Group 19. – Tutor Carron Wellings

Paid, private tutor. Mats provided.

Contact  Mary Riggs- mary@riggs-uk.com – 10252 850222
Meets Wednesday 14.00 – 15.00, Weekly

Sep  6, 13, 20, 27  Oct 4, 11, 18, 25  Nov 1, 8, 15, 22  Dec 6, 13, 20
2018  Jan 3, 10, 17, 24, 31  Feb 7, 14, 21, 28  Mar  7, 14, 21, 28
Apr 4, 11, 18, 25  May 2, 9, 16, 23, 30  Jun 6, 13, 20, 27

Instructor, Carron, arrives with her equipment – mats, cushions, balls, stretch bands – all to help us keep our bodies strong and flexible. They are carried clattering up the metal steps to our allocated room. As mats are set out, we confide our various problems with backs, shoulders etc., so Carron knows when we need help or an alternative exercise.

“To begin at the beginning”: breathing and pectoral floor work – lovely, ‘easy peasy’. Deceptive. Soon, with Carron talking us through exercises, demonstrating when needed, the room reverberates with grunts, groans, giggles, remember pectoral floor, can’t do it, yes you can, but if painful, stop. Right. Time for the 100. It was requested, honest (tongue in cheek)! Don’t blame me. Do it. 1,2,3 – – -. Hey, you’re cheating, the hundred is up, so stop counting more tens. Hurray, made it. Time for a joke. Roll about laughing (or not).

Exercise progresses, working all parts of the body with constant reminders to attend to the pectoral floor: what’s this for? Explanation – naming of muscles being worked on. Oh, sounds impressive; must be good for us. Next, lying on stomachs, arms stretched up above heads, heads off the mat and level, then moving arms and legs up and down off the mat; are we tadpoles? Giggles. Can’t keep it up; stop; try again, ‘cos it’s good for us. “Remember to breathe,” says Carron. Oh, how did you know I hold my breath when concentrating?

Is it time to relax now? Wrong – it’s time for a minute of the plank.

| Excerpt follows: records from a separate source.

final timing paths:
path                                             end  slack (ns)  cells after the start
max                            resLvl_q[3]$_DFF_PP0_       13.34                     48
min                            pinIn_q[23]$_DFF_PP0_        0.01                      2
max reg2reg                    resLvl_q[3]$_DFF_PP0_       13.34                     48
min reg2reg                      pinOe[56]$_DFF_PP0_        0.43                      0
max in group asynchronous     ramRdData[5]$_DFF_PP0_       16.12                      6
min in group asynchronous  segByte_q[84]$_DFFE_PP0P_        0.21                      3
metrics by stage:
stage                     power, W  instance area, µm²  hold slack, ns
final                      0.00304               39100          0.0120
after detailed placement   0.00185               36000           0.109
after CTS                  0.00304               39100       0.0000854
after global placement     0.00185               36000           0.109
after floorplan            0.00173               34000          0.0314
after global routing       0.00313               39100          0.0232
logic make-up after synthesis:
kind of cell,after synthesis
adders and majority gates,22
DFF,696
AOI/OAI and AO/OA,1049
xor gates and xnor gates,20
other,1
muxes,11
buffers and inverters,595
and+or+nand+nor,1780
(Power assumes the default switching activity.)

Help, my arms are wobbling – collapse with grunts and giggles. Just do what you can. We do. Time for another joke. Was that meant to be funny? Relaxation time? You’re kidding. It’s the balancing on one leg act, standing near the wall, if necessary. You’ve guessed – of course it is (for some anyway!). Lift the free leg as high as you can and move in various directions; now try with eyes closed. Oops! Not easy, wobble, wobble, touch down. Now the other leg – – – -. At last relaxation time; big sighs. It’s over. I DO FEEL GOOD.